[[ Data records open ]]

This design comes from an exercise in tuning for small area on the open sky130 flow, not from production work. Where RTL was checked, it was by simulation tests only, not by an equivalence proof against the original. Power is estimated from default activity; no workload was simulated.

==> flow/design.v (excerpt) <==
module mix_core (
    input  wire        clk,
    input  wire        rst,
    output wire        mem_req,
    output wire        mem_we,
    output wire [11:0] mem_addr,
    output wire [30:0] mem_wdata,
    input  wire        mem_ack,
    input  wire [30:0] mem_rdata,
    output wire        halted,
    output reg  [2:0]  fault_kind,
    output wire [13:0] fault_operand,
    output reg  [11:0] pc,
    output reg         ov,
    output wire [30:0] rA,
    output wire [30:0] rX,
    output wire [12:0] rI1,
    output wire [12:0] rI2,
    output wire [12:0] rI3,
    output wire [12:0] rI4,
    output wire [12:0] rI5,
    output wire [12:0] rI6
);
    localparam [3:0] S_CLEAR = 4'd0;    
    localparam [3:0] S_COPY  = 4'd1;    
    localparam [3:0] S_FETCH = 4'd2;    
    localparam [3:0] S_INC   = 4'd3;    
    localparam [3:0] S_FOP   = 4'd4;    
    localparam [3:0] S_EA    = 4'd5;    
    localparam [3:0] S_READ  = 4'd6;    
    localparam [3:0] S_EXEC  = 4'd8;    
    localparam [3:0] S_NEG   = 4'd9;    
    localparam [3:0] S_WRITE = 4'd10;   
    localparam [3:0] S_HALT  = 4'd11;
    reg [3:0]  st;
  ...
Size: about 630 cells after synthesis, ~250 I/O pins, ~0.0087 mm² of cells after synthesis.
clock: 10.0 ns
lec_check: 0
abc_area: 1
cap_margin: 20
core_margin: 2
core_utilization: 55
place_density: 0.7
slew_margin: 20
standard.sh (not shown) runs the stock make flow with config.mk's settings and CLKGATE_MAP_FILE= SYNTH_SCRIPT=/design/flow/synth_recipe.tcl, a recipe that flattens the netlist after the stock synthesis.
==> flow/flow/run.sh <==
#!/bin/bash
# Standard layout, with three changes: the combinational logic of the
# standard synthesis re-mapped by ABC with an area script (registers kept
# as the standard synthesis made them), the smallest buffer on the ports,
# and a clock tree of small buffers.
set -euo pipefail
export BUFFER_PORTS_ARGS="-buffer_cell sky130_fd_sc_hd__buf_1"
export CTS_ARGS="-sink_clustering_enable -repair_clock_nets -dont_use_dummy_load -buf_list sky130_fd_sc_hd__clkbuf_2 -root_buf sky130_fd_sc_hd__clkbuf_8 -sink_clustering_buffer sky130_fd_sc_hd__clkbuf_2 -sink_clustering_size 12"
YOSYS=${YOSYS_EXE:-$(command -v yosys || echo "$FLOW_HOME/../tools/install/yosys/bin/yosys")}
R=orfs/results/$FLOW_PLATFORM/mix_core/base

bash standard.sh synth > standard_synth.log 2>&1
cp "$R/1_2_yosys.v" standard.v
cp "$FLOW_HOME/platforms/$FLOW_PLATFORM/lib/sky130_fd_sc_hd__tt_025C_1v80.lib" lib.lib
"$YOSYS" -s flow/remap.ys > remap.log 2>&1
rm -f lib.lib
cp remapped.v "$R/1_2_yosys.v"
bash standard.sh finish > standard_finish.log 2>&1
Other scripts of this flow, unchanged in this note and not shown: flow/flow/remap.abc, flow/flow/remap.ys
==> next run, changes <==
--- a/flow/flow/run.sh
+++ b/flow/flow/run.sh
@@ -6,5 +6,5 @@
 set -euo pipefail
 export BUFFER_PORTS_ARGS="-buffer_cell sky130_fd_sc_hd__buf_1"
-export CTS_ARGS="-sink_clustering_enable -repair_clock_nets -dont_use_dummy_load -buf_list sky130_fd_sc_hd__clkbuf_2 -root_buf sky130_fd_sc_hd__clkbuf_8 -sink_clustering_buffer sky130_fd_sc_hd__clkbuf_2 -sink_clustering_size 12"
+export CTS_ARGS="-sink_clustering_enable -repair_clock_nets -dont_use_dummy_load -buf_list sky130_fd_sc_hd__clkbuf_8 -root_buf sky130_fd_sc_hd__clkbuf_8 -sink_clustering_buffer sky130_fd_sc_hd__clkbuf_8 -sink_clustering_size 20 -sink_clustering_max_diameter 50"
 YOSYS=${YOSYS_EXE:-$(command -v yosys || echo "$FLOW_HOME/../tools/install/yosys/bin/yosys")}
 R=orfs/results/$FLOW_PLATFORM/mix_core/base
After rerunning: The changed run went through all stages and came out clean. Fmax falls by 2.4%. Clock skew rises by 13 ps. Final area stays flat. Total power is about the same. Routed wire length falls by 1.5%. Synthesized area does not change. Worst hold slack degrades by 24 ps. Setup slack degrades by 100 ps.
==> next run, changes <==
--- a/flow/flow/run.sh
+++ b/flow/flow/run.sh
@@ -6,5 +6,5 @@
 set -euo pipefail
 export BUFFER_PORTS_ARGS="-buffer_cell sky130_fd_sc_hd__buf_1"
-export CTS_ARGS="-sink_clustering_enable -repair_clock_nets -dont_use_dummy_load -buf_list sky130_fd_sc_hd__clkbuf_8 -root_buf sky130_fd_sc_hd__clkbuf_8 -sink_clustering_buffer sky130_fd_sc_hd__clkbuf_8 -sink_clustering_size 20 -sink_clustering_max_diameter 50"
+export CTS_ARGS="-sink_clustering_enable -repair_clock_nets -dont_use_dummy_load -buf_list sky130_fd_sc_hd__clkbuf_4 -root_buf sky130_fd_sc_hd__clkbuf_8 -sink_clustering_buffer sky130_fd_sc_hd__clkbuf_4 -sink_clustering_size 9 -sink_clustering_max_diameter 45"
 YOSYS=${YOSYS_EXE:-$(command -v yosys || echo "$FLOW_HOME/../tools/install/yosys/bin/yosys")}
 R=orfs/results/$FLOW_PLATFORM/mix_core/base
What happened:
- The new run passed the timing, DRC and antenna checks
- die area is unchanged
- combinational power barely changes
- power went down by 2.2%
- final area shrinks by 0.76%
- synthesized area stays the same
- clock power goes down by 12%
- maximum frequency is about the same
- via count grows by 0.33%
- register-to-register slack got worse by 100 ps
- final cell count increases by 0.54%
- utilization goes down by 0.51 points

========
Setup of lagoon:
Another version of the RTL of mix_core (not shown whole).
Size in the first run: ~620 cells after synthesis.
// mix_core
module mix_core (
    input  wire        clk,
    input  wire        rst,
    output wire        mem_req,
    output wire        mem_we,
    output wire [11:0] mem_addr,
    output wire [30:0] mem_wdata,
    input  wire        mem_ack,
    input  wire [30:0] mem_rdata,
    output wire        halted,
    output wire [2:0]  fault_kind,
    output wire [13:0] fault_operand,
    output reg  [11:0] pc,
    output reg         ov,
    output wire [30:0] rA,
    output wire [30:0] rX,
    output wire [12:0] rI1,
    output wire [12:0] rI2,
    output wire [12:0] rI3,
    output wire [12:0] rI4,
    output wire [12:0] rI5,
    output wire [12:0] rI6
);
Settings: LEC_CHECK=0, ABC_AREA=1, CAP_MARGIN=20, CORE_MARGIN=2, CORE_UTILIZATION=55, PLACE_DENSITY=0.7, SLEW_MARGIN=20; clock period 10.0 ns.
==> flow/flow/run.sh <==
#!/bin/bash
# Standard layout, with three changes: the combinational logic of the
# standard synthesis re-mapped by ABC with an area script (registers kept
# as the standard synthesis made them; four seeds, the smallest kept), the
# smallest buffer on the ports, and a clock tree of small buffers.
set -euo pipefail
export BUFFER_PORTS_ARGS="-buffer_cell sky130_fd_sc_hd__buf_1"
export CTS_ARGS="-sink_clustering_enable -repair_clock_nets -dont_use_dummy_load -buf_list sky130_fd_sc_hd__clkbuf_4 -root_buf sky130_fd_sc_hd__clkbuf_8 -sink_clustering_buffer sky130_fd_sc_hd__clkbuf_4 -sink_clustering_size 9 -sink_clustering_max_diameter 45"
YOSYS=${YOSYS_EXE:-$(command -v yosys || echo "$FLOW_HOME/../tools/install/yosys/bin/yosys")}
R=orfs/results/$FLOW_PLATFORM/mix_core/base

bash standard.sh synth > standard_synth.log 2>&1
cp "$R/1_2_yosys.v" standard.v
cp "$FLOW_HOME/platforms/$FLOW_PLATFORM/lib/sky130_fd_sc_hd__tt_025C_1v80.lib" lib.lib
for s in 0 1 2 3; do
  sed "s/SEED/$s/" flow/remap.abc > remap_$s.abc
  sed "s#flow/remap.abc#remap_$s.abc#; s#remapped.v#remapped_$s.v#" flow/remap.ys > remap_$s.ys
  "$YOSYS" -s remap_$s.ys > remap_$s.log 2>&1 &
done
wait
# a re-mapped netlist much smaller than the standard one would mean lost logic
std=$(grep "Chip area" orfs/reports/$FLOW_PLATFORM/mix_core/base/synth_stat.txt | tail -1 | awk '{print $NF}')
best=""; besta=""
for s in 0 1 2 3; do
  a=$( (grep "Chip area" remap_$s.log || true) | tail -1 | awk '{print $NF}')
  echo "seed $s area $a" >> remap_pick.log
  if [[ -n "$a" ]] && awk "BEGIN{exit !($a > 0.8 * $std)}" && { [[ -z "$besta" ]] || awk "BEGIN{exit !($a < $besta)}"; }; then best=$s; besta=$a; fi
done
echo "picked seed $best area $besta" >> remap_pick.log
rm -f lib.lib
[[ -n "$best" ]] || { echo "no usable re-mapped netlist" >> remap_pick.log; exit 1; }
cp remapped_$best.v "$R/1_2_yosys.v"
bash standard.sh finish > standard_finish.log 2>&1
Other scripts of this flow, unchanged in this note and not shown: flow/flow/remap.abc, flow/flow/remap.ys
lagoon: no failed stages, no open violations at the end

[[ Data records closed ]]
[[ Data records open ]]

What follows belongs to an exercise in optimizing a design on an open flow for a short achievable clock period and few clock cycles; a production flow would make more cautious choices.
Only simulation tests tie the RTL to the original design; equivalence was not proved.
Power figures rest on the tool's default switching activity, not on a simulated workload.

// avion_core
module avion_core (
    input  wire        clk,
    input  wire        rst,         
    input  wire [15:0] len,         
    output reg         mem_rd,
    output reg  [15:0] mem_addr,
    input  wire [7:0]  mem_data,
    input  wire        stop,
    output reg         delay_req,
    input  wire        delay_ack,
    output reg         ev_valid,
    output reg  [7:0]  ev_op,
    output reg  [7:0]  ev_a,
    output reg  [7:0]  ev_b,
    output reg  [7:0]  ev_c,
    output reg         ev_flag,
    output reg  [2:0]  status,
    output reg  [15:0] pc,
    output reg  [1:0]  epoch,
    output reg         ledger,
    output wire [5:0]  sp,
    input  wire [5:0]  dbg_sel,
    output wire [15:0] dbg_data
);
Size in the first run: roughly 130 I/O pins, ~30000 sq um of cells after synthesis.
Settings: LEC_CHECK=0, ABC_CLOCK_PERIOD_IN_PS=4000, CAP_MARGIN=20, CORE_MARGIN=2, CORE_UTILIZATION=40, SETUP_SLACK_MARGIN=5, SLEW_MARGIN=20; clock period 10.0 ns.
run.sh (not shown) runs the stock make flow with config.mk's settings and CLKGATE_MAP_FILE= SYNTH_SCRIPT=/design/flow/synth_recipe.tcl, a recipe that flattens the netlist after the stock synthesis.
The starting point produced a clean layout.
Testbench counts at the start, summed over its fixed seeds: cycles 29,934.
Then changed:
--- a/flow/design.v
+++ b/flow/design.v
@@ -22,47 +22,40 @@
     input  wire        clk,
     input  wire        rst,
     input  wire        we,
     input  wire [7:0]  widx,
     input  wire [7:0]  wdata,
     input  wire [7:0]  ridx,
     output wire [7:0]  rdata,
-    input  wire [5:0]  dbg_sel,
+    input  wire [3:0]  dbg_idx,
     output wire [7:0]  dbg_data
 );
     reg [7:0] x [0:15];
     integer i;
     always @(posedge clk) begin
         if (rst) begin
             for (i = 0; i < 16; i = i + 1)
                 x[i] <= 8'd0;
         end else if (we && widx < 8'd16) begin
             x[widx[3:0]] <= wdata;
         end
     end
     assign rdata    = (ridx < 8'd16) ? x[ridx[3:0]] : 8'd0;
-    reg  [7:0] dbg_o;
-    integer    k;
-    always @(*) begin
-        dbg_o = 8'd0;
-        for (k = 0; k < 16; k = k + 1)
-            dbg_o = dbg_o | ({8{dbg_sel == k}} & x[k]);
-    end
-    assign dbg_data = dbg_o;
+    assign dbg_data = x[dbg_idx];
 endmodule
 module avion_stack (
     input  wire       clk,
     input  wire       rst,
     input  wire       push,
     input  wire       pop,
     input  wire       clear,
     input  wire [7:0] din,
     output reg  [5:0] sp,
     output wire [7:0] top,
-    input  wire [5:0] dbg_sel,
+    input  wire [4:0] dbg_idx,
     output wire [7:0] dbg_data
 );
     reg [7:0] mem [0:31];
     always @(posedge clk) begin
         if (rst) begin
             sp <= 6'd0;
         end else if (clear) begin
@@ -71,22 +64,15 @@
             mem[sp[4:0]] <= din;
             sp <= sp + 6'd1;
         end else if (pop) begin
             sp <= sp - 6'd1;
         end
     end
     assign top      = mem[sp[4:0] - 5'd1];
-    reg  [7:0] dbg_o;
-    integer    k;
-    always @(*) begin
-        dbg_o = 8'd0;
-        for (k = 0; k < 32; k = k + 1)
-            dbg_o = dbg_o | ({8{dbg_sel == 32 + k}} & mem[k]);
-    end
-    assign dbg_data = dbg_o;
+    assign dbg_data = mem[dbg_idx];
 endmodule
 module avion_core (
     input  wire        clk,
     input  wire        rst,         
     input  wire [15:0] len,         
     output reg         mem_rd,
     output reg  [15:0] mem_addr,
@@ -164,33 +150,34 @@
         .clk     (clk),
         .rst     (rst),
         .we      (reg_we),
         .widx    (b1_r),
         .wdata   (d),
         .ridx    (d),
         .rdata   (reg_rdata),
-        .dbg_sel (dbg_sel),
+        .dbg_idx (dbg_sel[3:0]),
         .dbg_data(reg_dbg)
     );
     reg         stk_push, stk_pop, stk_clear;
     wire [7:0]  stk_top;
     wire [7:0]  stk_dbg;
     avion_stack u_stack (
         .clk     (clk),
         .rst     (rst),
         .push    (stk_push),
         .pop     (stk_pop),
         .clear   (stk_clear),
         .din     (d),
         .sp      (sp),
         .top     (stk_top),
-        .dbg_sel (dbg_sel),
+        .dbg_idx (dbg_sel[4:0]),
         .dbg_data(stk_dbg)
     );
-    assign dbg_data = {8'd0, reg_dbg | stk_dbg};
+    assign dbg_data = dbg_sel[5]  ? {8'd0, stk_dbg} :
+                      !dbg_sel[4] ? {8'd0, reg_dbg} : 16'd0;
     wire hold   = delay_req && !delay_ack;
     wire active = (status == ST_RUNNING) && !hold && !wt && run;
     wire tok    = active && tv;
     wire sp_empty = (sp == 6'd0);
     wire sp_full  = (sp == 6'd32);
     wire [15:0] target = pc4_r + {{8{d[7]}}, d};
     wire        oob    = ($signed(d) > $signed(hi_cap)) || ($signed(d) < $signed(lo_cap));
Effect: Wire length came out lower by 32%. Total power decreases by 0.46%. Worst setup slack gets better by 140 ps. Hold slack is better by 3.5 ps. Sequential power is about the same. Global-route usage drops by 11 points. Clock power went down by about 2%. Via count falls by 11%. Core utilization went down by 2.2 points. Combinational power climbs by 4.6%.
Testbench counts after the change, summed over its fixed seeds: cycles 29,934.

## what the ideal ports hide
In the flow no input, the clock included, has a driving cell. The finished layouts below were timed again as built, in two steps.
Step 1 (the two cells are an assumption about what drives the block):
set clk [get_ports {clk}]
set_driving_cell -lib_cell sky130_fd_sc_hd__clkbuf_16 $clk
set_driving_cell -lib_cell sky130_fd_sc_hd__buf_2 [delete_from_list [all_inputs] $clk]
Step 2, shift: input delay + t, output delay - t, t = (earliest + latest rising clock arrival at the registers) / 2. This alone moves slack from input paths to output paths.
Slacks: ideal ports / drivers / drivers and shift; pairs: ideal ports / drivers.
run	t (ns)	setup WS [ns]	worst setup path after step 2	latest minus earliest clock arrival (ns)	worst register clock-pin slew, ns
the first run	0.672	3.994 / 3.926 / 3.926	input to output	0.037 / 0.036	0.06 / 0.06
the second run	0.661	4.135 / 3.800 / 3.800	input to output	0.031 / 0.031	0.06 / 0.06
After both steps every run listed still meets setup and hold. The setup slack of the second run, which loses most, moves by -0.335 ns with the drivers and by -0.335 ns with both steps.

[[ Data records closed ]]

Please return only the lines above, starting at the line that has "seed $best area" and ending at the line that has "lagoon: no failed", keeping both and leaving each one unchanged.

Task result
echo "picked seed $best area $besta" >> remap_pick.log
rm -f lib.lib
[[ -n "$best" ]] || { echo "no usable re-mapped netlist" >> remap_pick.log; exit 1; }
cp remapped_$best.v "$R/1_2_yosys.v"
bash standard.sh finish > standard_finish.log 2>&1
Other scripts of this flow, unchanged in this note and not shown: flow/flow/remap.abc, flow/flow/remap.ys
lagoon: no failed stages, no open violations at the end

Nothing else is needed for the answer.